WORK TASK:
Return, from the data that follows, each line that holds the word "gates".

Stored items from a collection:
==> src/rtl/id_ex_stage.sv <==
// ID/EX pipeline register with load-use stall and EX-branch flush control.
// Also keeps saturating stall and flush event counters.
module id_ex_stage #(
    parameter int CNT_W = 16
) (
    input  logic             clk,
    input  logic             reset,
    input  logic             ID_RegWrite,
    input  logic             ID_MemRead,
    input  logic             ID_MemWrite,
    input  logic             ID_ALUSrc1,
    input  logic             ID_ALUSrc2,
    input  logic             ID_Sign,
    input  logic             ID_BranchType,
    input  logic             ID_JumpType,
    input  logic [1:0]       ID_RegDst,
    input  logic [1:0]       ID_MemtoReg,
    input  logic [5:0]       ID_ALUFun,
    input  logic [31:0]      ID_PCplus4,
    input  logic [31:0]      ID_RsData,
    input  logic [31:0]      ID_RtData,
    input  logic [31:0]      ID_Imm,
    input  logic [4:0]       ID_Rs,
    input  logic [4:0]       ID_Rt,
    input  logic [4:0]       ID_Rd,
    input  logic [4:0]       ID_Shamt,
    input  logic             EX_ALUOut0,
    output logic             EX_RegWrite,
    output logic             EX_MemRead,
    output logic             EX_MemWrite,
    output logic             EX_ALUSrc1,
    output logic             EX_ALUSrc2,
    output logic             EX_Sign,
    output logic             EX_BranchType,
    output logic [1:0]       EX_RegDst,
    output logic [1:0]       EX_MemtoReg,
    output logic [5:0]       EX_ALUFun,
    output logic [31:0]      EX_PCplus4,
    output logic [31:0]      EX_RsData,
    output logic [31:0]      EX_RtData,
    output logic [31:0]      EX_Imm,
    output logic [4:0]       EX_Rs,
    output logic [4:0]       EX_Rt,
    output logic [4:0]       EX_Rd,
    output logic [4:0]       EX_Shamt,
    output logic             EX_Valid,
    output logic [4:0]       EX_WriteAddr,
    output logic             BranchTaken,
    output logic             Stall,
    output logic             FlushIFID,
    output logic [CNT_W-1:0] StallCnt,
    output logic [CNT_W-1:0] FlushCnt
);

    typedef struct packed {
        logic        regWrite;
        logic        memRead;
        logic        memWrite;
        logic        aluSrc1;
        logic        aluSrc2;
        logic        sign;
        logic        branchType;
        logic [1:0]  regDst;
        logic [1:0]  memtoReg;
        logic [5:0]  aluFun;
        logic [31:0] pcPlus4;
        logic [31:0] rsData;
        logic [31:0] rtData;
        logic [31:0] imm;
        logic [4:0]  rs;
        logic [4:0]  rt;
        logic [4:0]  rd;
        logic [4:0]  shamt;
        logic        valid;
    } exBundle_t;

    exBundle_t exReg;
    exBundle_t exNext;
    logic      loadUse;

    always_comb begin
        // NOTE: default assigned first so no path through the case infers a latch.
        EX_WriteAddr = exReg.rt;
        unique case (exReg.regDst)
            2'b00: EX_WriteAddr = exReg.rt;
            2'b01: EX_WriteAddr = exReg.rd;
            2'b10: EX_WriteAddr = 5'd31;
            2'b11: EX_WriteAddr = 5'd26;
        endcase
    end

    // Rs and Rt are always compared, even for formats that ignore Rt.
    assign loadUse     = exReg.valid & exReg.memRead & exReg.regWrite
                       & (EX_WriteAddr != 5'd0)
                       & ((EX_WriteAddr == ID_Rs) | (EX_WriteAddr == ID_Rt));
    assign BranchTaken = exReg.valid & exReg.branchType & EX_ALUOut0;
    assign Stall       = loadUse & ~BranchTaken;
    assign FlushIFID   = BranchTaken | (ID_JumpType & ~loadUse);

    // Anything other than a clean capture leaves exNext as an all-zero bubble.
    always_comb begin
        exNext = '0;
        if (!BranchTaken && !loadUse) begin
            exNext.regWrite   = ID_RegWrite;
            exNext.memRead    = ID_MemRead;
            exNext.memWrite   = ID_MemWrite;
            exNext.aluSrc1    = ID_ALUSrc1;
            exNext.aluSrc2    = ID_ALUSrc2;
            exNext.sign       = ID_Sign;
            exNext.branchType = ID_BranchType;
            exNext.regDst     = ID_RegDst;
            exNext.memtoReg   = ID_MemtoReg;
            exNext.aluFun     = ID_ALUFun;
            exNext.pcPlus4    = ID_PCplus4;
            exNext.rsData     = ID_RsData;
            exNext.rtData     = ID_RtData;
            exNext.imm        = ID_Imm;
            exNext.rs         = ID_Rs;
            exNext.rt         = ID_Rt;
            exNext.rd         = ID_Rd;
            exNext.shamt      = ID_Shamt;
            exNext.valid      = 1'b1;
        end
    end

    always_ff @(posedge clk or negedge reset) begin
        if (!reset) begin
            exReg    <= '0;
            StallCnt <= '0;
            FlushCnt <= '0;
        end else begin
            // NOTE: non-blocking so every register samples pre-edge values.
            exReg <= exNext;
            if (Stall && (StallCnt != '1))
                StallCnt <= StallCnt + 1'b1;
            if (BranchTaken && (FlushCnt != '1))
                FlushCnt <= FlushCnt + 1'b1;
        end
    end

    assign EX_RegWrite   = exReg.regWrite;
    assign EX_MemRead    = exReg.memRead;
    assign EX_MemWrite   = exReg.memWrite;
    assign EX_ALUSrc1    = exReg.aluSrc1;
    assign EX_ALUSrc2    = exReg.aluSrc2;
    assign EX_Sign       = exReg.sign;
    assign EX_BranchType = exReg.branchType;
    assign EX_RegDst     = exReg.regDst;
    assign EX_MemtoReg   = exReg.memtoReg;
    assign EX_ALUFun     = exReg.aluFun;
    assign EX_PCplus4    = exReg.pcPlus4;
    assign EX_RsData     = exReg.rsData;
    assign EX_RtData     = exReg.rtData;
    assign EX_Imm        = exReg.imm;
    assign EX_Rs         = exReg.rs;
    assign EX_Rt         = exReg.rt;
    assign EX_Rd         = exReg.rd;
    assign EX_Shamt      = exReg.shamt;
    assign EX_Valid      = exReg.valid;

endmodule

==> config.mk <==
export PLATFORM = sky130hd
export DESIGN_NAME = id_ex_stage
export DESIGN_NICKNAME = d
export VERILOG_FILES = /design/src/rtl/id_ex_stage.sv
export SDC_FILE = /design/constraint.sdc
export NUM_CORES = 1
export LEC_CHECK = 0
export ABC_AREA = 1
export CAP_MARGIN = 20
export CORE_AREA = 2 2 144 146
export CTS_CLUSTER_DIAMETER = 50
export DETAILED_ROUTE_END_ITERATION = 10
export DIE_AREA = 0 0 146 148
export DONT_BUFFER_PORTS = 1
export GPL_TIMING_DRIVEN = 0
export SKIP_CTS_REPAIR_TIMING = 1
export SLEW_MARGIN = 20
export SYNTH_ARGS = -nofsm -noshare
export SYNTH_HDL_FRONTEND = slang
export SYNTH_SLANG_ARGS = --single-unit
==> constraint.sdc <==
create_clock -name clk -period 2.11 [get_ports clk]
set_input_delay 0.211 -clock clk [delete_from_list [all_inputs] [get_ports clk]]
set_output_delay 0.211 -clock clk [all_outputs]
set_load 0.1 [all_outputs]
==> impl_metrics.py, run 1 <==
metrics = {
    "sta": {
        "rsz0062_at_grt": "yes",
        "final-setup-viol-count": 187,
        "fin_skew_ps": 20.3,
        "period_needed_ps": 2750,
        "hold_viol": 198,
        "worstMarginPinSlew_ps": 1020,
        "setup_ws_ps": -640,
        "slew_headroom_pct": 32.3,
        "fin_crit_sh_pct": 130,
        "hold_ws_ps": -519,
        "slew_viol_final": 0,
        "max_freq_mhz": 364,
    },
    "setup_path": {
        "critPathKind": "reg2out",
        "critPathSlowestCell": "dfrtp_4",
        "path_delay_family": "simple AND/OR/NAND/NOR gates",
        "setup.worst_path.start_class": "flop",
        "max_stage_delay_ps": 660,
        "crit_buf_inv": 2,
        "regToRegStartpoint": "EX_RegDst[1]",
        "critPathCaptureType": "output pin",
        "crit_fanout": 8,
        "arrival_ps": 2540,
        "crit_chain": "o21ai_4 > nand2_8 > nand2_1 > nand2_1 > inv_1 > nand3_1 > nand2_4 > nand3_4 > clkinvlp_4",
        "startpoint": "EX_RegDst[1]",
        "crit_top_cell": "nand2_1",
        "required_ps": 1900,
    },
    "placed_design": {
        "port_buffers": 0,
        "dp.cells": 1078,
        "detailed_place_hpwl_um": 14400,
        "dpl-instance-area_um2": 8070,
        "gp_congestion": 0.834,
    },
    "job": {
        "cap_viol_max_count": 0,
    },
    "cts": {
        "root_buffer": "clkbuf_16",
        "htree_levels": 4,
        "cts_made_buffers": 17,
        "clkSinkCount": 198,
        "cts.path.max_buffers": 2,
        "clkTransAtPathRegs_ps": 80,
        "worstSkewPairLatency_ps": 430,
        "tritoncts": "yes",
    },
    "power_and_ir_drop": {
        "leakagePower_nw": 5.72,
        "ir_drop_v": 0.000510,
        "p_total_w": 0.0115,
        "power_density_nw_per_um2": 1010,
    },
    "yosys": {
        "ys_seq_elements": 198,
        "yosys_warnings": 0,
        "synthMuxAreaShare_pct": 0,
        "yosys.area_share.simple_pct": 18.8,
        "synth_top_family_by_area": "simple AND/OR/NAND/NOR gates",
        "synthAdderAreaFrac_pct": 0.332,
        "synth_nets": 979,
        "postSynthAreaPerCell_um2": 9.32,
        "ys_seq_area_share_pct": 65.8,
        "synth_cell_types": 19,
        "synthCells": 808,
        "syn_area_um2": 7530,
        "synth_compound_area_share_pct": 0.399,
        "synth-xor-area-share_pct": 3.49,
    },
    "grt": {
        "grt_pass1_wl_um": 29100,
        "grt_overflow_total": 0,
        "antenna_found_initial": 1,
        "use_met3_pct": 8.18,
        "grt_usage_pct": 17.8,
        "gr-max-usage-layer": "met2",
        "grt_pass1_vias": 5011,
        "globalRouteMet2Util_pct": 29.3,
        "grt_max_degree": 199,
        "use_met1_pct": 21.3,
    },
    "routing": {
        "drtIter0Drc": 290,
        "drc": 0,
        "viasPerCell": 4.54,
        "first_pass_iters": 5,
        "ant_nets": 0,
        "vias": 5988,
        "drt-total-wl_um": 24100,
        "wl_per_cell_um": 18.2,
    },
    "layout": {
        "drive_gt1_share_pct": 17.9,
        "nets": 1206,
        "instances_no_fill": 1319,
        "syn_to_final_growth_pct": 51.6,
        "finish.instance_area_um2": 11400,
    },
    "die": {
        "rows": 52,
        "die_area_um2": 21600,
        "initial_utilization_pct": 37.6,
        "io-pin-count": 375,
        "die_height_um": 148,
        "die_width_um": 146,
        "core_area_um2": 20000,
    },
    "status": {
        "violations": "negative hold slack, negative setup slack",
        "status": "complete, but fails checks",
    },
    "min_path": {
        "hp-class": "in2async",
    },
}
[layout make-up]
cell class                 instances  area, um2
buffer                            19        308
timing repair buffer             209       2370
fill                            1640       8620
tap                              270        338
clock buffer                      18        439
inverter                         195        752
sequential                       198       5040
clock inverter                    14        156
multi-input combinational        395       2020
antenna                            1       2.50
[sequential cells by signal (all words and copies together), names as in the netlist, 2 cells and up]
name         count
EX_Rs            5
EX_RsData       32
EX_Imm          32
EX_Rd            5
FlushCnt        16
EX_ALUFun        6
EX_Rt            5
StallCnt        16
EX_MemtoReg      2
EX_Shamt         5
EX_RegDst        2
EX_RtData       32
EX_PCplus4      32
[synth_stat cells]
| cell type | count | share of area [%] |
|---|---|---|
| a21oi_1 | 2 | 0.13 |
| nor4_1 | 4 | 0.33 |
| buf_4 | 5 | 0.50 |
| xor2_1 | 19 | 2.2 |
| nand4_1 | 5 | 0.42 |
| xnor2_1 | 11 | 1.3 |
| o21ai_0 | 2 | 0.13 |
| nor3_1 | 8 | 0.53 |
| nand3_1 | 29 | 1.9 |
| nor2_1 | 190 | 9.5 |
| ha_1 | 2 | 0.33 |
| dfrtp_1 | 198 | 66 |
| o21ai_1 | 2 | 0.13 |
| nand2_1 | 119 | 5.9 |
| buf_2 | 15 | 1.0 |
| nand3b_1 | 1 | 0.10 |
| inv_2 | 1 | 0.050 |
| nor2_2 | 1 | 0.083 |
| inv_1 | 194 | 9.7 |
[final timing paths]
kind                       slack, ps  depth (start not counted)             to
max                             -640                          9          Stall
min                             -520                          0      EX_Imm[1]
max reg2reg                     -500                         14  EX_RsData[14]
min reg2reg                      820                          2    FlushCnt[1]
max in group asynchronous       2330                          0   EX_RtData[8]
min in group clk                 310                          6   FlushCnt[12]
[kinds of logic (layout without fill, tap and decap cells)]
family          Yosys count  after routing
simple gates            357            357
buf+inv                 215            455
flops                   198            198
xor+xnor                 30             30
compound gates            6              6
fa+ha+maj                 2              2
other cells               0              1
[routing by layer]
metal,vias to the layer above,routed length [um]
met2,270,12500
li1,2777,-
met3,33,2040
met5,-,0
met1,2908,9030
met4,0,482
[cell usage in the layout (no fill, tap or decap), types with 2 or more instances in the layout]
cell type / n
dfrtp_2: 30
nand2_8: 4
buf_6: 9
dfrtp_4: 12
buf_8: 11
clkinv_4: 4
nand2_4: 5
buf_4: 16
nand2_1: 102
inv_1: 189
nor2_4: 3
clkinvlp_4: 5
nor2_2: 14
nand3_1: 23
xnor2_1: 11
xor2_1: 19
a21oi_1: 2
nor3_1: 7
buf_12: 8
dfrtp_1: 156
nand4_1: 5
o21ai_4: 2
inv_8: 2
nand2_2: 8
nand3_2: 2
dlygate4sd3_1: 165
nor4_1: 4
o21ai_0: 2
nand3_4: 4
clkinv_8: 3
ha_4: 2
inv_4: 2
nor2_1: 174
clkbuf_16: 36
inv_6: 3
[where the power goes]
| group | internal (W) | leakage (nW) | switching (W) | total, W |
|---|---|---|---|---|
| combinational | 0.000694 | 3.05 | 0.000679 | 0.00137 |
| clock | 0.00163 | 0.287 | 0.00162 | 0.00325 |
| sequential | 0.00411 | 2.38 | 0.00279 | 0.00690 |
| total | 0.00643 | 5.72 | 0.00509 | 0.0115 |
[through the flow]
step,hold WS [ps],utilization (%),TNS (ps),setup WS (ps)
floorplan,-84.6,-,-367,-41.1
global placement,-80.9,40.3,-86260,-690
detailed placement,-80.7,40.3,-88690,-717
CTS,-547,43.2,-93590,-847
global route,-552,57.0,-82250,-723
finish,-519,57.0,-67250,-640
Power figures use the tool's default switching activity.
==> run 2, diff against run 1 <==
==> constraint.sdc (replaced) <==
create_clock -name clk -period 2.2 [get_ports clk]
set_input_delay 0.22 -clock clk [delete_from_list [all_inputs] [get_ports clk]]
set_output_delay 0.22 -clock clk [all_outputs]
set_load 0.1 [all_outputs]
==> run 2 against run 1 <==
  * The run still ends with negative hold slack, negative setup slack left
  * Clock power decreased by 1%
  * Non-clock buffer count decreased by 37
  * Final area fell by 8.3%
  * Critical path depth down 3
  * Clock-buffer cell count is 1 lower
  * Via count fell by 3.4%
  * Register-to-register slack gained 100 ps
  * Global-route usage increased by 0.089 points
  * Final cell count shrank 2.9%
  * Setup slack gained 83 ps
  * Routed wire length shrank 7.7%
==> impl_metrics.py, run 2 (same netlist as run 1, synthesis figures left out) <==
metrics = {
    "die": {
        "initial_utilization_pct": 37.6,
        "die_width_um": 146,
        "die_area_um2": 21600,
        "io-pin-count": 375,
        "die_height_um": 148,
        "core_area_um2": 20000,
        "rows": 52,
    },
    "layout": {
        "instances_no_fill": 1281,
        "diodes": 0,
        "post-route-util_pct": 52.3,
        "final_common_cell": "inv_1",
        "drive_gt1_share_pct": 11.9,
        "nFillCells": 1792,
        "syn_to_final_growth_pct": 39.1,
        "final_cell_mix": "inv_1 (191), nor2_1 (183), dfrtp_1 (165), dlygate4sd3_1 (165), nand2_1 (109)",
        "nets": 1169,
    },
    "grt": {
        "grt_overflow_total": 0,
        "grt_usage_pct": 17.9,
        "grt_pass1_wl_um": 29300,
        "antenna_found_initial": 0,
        "grt_max_degree": 199,
        "grt_pass1_vias": 5133,
    },
    "routing": {
        "drc": 0,
        "wl_per_cell_um": 17.3,
        "ant_nets": 0,
        "vias": 5786,
        "viasPerCell": 4.52,
        "drtIter0Drc": 293,
        "first_pass_iters": 4,
        "drt-total-wl_um": 22200,
    },
    "status": {
        "violations": "negative hold slack, negative setup slack",
        "status": "complete, but fails checks",
    },
    "setup_path": {
        "setup.worst_path.start_class": "flop",
        "arrival_ps": 2540,
        "required_ps": 1980,
        "critPathKind": "reg2out",
        "crit_fanout": 8,
        "critPathCaptureType": "output pin",
    },
    "sta": {
        "rsz0062_at_grt": "yes",
        "hold_viol": 198,
        "slew_headroom_pct": 29.2,
        "max_freq_mhz": 363,
        "hold_ws_ps": -516,
        "period_needed_ps": 2760,
        "final-setup-viol-count": 189,
        "worstMarginPinSlew_ps": 1060,
        "setup_ws_ps": -557,
        "slew_viol_final": 0,
        "fin_skew_ps": 22.5,
        "fin_crit_sh_pct": 125,
        "setup-tns-final_ps": -56120,
    },
    "cts": {
        "htree_levels": 4,
        "clkTransAtPathRegs_ps": 80,
        "root_buffer": "clkbuf_16",
        "cts.path.max_buffers": 2,
        "cts_made_buffers": 17,
        "tritoncts": "yes",
        "clkSinkCount": 198,
        "worstSkewPairLatency_ps": 430,
    },
    "power_and_ir_drop": {
        "ir_drop_v": 0.000553,
        "p_total_w": 0.0108,
        "leakagePower_nw": 5.38,
        "power_density_nw_per_um2": 1030,
    },
    "placed_design": {
        "port_buffers": 0,
        "gp_congestion": 0.902,
        "dp.cells": 1078,
        "detailed_place_hpwl_um": 14700,
    },
    "job": {
        "cap_viol_max_count": 0,
    },
    "min_path": {
        "hp-class": "in2async",
    },
}
-- run 2: changes by cell type in the layout (fill, tap and decap cells not counted), moves of 4 or more --
cell       delta
buf_12        -8
buf_2         +5
buf_4         -4
buf_6         -7
buf_8        -11
clkbuf_16    -19
clkbuf_4      +7
dfrtp_1       +9
dfrtp_2       -5
dfrtp_4       -4
nand2_1       +7
nor2_1        +9
nor2_2       -10
-- run 2: worst max-delay path: stages (launching register included) --
cell and delay [ps]:
dfrtp_4 680, o21ai_4 280, nand2_8 190, nor3_2 310
nor2_2 110, nand3_4 110, clkinvlp_4 420
-- run 2: cell type report --
cell class | instances | area [um2] | area share (%)
Clock buffer | 17 | 425 | 4.06
Timing Repair Buffer | 171 | 1700 | 16.2
Buffer | 20 | 145 | 1.39
Tap cell | 270 | 338 | 3.22
Inverter | 195 | 747 | 7.13
Clock inverter | 15 | 199 | 1.90
Multi-Input combinational cell | 395 | 1910 | 18.2
Sequential cell | 198 | 5020 | 47.9
-- run 2: layer usage --
layer  global-route usage [%]  wire length [um]  vias to the layer above
li1                         -                 -                     2689
met1                     20.1              8240                     2848
met2                     30.6             11900                      229
met3                     8.36              1750                       20
met4                     5.24               299                        0
met5                        0                 0                        -
-- run 2: final timing paths --
path	start	endpoint	slack, ps	cells after the start
worst min register to register	StallCnt[0]	StallCnt[0]	840	2
max in group asynchronous	reset	EX_PCplus4[12]	2300	0
worst min-delay path	reset	StallCnt[8]	-520	0
worst max-delay path	EX_RegDst[1]	Stall	-560	6
worst max register to register	EX_RegDst[1]	EX_Imm[22]	-400	9
min in group clk	EX_ALUOut0	FlushCnt[12]	190	5
-- run 2: where the power goes --
group	switching [W]	internal, W	total (W)
registers	0.00267	0.00393	0.00660
clock network	0.00155	0.00166	0.00321
logic	0.000569	0.000422	0.000991
total	0.00479	0.00601	0.0108
-- run 2: per-stage QoR --
step                      area (um2)  setup WS (ps)
after floorplan                 7640          -46.5
after global placement          7980           -752
after detailed placement        7980           -786
after CTS                       8600           -977
after global routing           10500           -671
final                          10500           -557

RESULT OF THIS TASK:
        "path_delay_family": "simple AND/OR/NAND/NOR gates",
        "synth_top_family_by_area": "simple AND/OR/NAND/NOR gates",
simple gates            357            357
compound gates            6              6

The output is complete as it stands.